Se le forma un bolo en la garganta porque no se siente correcto actuar así, intentando corromper a este hombre para demostrar que es igual que él y que también tiene algo malo que desea esconder.

Quiere que Dante le grite, que lo mire con descrédito o que empiece a reírse con malicia, y eso es lo que espera; pero el hombre de cabellos blancos permanece inconmovible, con su mirada azul fija en sus ojos sin mostrar un solo gesto de ofensa.

—Conozco a su tío desde hace mucho tiempo. Yo no pedí su confianza, él me la dio y fue un regalo que acaparo con mucho aprecio. No muchas personas son dignas de ganarse la confianza de un Samaras, su gente es... —El anciano hace una pausa y sin siquiera parpadear, una casi desapercibida sonrisa asoma en su rostro arrugado—. En fin, habrá un día en el que usted también confiará en mí.
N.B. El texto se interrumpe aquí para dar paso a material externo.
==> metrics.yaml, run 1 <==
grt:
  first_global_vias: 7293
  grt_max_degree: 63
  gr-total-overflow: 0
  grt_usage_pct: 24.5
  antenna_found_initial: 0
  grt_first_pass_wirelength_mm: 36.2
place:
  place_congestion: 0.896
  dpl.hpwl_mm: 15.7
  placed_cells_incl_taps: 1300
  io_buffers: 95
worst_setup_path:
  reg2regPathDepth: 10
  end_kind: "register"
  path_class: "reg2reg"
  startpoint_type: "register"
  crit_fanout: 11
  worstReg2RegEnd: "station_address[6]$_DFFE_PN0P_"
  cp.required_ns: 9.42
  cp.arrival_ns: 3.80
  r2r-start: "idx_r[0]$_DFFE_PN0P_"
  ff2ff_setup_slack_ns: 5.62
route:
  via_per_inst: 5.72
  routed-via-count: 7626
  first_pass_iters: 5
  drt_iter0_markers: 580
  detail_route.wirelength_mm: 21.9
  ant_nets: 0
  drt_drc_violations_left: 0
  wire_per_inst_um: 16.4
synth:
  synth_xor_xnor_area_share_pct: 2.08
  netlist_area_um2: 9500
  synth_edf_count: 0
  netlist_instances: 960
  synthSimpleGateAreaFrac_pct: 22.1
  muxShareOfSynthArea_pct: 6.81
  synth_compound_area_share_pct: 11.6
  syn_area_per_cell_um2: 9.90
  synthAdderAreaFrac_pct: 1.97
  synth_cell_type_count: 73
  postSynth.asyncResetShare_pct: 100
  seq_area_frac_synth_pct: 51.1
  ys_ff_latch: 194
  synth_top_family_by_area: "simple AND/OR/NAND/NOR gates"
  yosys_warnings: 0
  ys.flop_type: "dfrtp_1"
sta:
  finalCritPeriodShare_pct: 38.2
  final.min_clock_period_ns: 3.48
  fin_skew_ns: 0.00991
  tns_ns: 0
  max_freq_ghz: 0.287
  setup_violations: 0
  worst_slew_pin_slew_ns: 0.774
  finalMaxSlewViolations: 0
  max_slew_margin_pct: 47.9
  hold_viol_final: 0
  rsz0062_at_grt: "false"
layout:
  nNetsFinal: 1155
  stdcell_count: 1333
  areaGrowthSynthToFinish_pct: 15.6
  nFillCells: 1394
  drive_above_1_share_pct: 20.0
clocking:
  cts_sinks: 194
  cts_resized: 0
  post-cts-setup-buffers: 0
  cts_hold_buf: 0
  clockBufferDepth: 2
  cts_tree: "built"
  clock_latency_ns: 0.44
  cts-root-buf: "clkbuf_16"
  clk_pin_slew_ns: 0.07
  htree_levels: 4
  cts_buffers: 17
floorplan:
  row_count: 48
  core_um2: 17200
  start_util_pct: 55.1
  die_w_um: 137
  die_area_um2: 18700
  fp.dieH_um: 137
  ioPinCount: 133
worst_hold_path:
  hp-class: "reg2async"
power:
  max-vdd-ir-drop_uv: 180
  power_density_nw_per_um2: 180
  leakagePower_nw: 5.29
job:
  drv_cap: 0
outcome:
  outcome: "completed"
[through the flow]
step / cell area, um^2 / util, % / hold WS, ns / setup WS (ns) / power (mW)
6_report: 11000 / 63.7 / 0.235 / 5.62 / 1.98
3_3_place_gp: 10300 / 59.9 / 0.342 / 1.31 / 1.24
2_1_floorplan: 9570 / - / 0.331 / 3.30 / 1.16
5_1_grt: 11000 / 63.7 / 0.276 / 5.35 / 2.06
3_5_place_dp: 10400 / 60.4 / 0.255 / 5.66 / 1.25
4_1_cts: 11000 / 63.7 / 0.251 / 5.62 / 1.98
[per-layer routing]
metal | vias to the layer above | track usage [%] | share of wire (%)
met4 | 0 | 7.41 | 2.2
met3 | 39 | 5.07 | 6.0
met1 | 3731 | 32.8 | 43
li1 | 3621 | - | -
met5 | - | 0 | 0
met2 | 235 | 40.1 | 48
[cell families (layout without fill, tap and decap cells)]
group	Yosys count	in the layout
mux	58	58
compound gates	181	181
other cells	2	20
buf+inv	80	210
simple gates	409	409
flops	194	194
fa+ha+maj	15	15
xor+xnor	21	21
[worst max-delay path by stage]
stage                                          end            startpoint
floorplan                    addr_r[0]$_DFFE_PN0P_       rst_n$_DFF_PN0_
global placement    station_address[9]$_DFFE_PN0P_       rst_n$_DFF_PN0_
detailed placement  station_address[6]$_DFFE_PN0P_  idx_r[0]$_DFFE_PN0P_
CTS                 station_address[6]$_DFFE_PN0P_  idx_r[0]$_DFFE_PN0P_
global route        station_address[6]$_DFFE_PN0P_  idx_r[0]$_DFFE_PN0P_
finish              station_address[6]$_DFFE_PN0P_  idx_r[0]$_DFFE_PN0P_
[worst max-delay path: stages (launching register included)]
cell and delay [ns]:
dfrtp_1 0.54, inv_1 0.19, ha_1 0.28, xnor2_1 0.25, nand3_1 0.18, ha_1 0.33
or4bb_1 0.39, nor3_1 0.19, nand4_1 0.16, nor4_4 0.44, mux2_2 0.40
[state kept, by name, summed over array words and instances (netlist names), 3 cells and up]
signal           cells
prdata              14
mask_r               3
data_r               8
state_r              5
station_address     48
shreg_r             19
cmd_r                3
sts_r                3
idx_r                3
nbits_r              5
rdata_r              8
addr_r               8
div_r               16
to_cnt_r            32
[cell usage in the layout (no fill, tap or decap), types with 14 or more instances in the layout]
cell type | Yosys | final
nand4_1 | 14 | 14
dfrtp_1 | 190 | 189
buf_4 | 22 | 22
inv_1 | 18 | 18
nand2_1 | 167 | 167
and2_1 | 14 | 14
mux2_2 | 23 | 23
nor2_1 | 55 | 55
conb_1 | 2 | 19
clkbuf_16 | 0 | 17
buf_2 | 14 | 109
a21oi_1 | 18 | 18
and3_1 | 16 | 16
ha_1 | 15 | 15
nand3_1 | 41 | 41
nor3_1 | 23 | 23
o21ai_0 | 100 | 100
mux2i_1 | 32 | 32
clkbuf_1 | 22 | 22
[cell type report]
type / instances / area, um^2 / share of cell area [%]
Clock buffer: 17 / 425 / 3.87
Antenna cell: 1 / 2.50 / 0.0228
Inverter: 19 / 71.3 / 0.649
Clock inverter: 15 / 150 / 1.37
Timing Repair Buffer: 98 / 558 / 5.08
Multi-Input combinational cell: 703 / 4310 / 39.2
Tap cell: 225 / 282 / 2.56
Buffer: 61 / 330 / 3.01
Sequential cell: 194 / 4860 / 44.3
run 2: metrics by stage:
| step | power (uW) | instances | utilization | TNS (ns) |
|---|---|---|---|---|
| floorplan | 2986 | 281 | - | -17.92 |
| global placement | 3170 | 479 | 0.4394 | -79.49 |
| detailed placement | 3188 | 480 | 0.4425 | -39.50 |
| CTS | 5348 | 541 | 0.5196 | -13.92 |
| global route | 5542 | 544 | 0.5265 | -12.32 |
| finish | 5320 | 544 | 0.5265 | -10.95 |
Tanto o más como él lo hace.

—Eso es casi lo que Gabriel me dijo. 

Aion Samaras observa al anciano, todavía sin saber por qué se le hace familiar. Sus líneas de expresión son profundos surcos alrededor de sus ojos, en su frente y su boca.

Por todo lo que el rostro de Dante muestra, en su juventud había sido un hombre que había sonreído mucho, que se había asombrado y había vivido una vida feliz. Y cada emoción intensa se había grabado en su rostro.

Él vislumbra mentalmente su propia imagen en el espejo. Todavía es joven, sí. Aún no puede ver sus emociones grabadas en su rostro, excepto por los dos surcos que se le forman entre las cejas: las líneas de expresión del enfado y la sospecha. Y en sus ojos hay algo más lóbrego que es mejor no observar por mucho tiempo.

Dante todavía lo está mirando cuando alza la vista, y él no sabe qué más decir. Así que intenta ignorar su expresión tranquila y su sonrisa aparentemente honesta, dirigiéndose a uno de los estantes repletos de libros.

—¿Qué es lo que le preocupa, joven señor?

—No me llame señor —dice él de espaldas.

—¿Cómo, entonces?

—Solo dígame… Sam. Ya no me importa... 

—Bueno, joven Sam. Por mucho que desee saber lo que está sintiendo —dice Dante con una voz dulce, mientras se acerca a él—, sé que recibiré una respuesta poco agradable.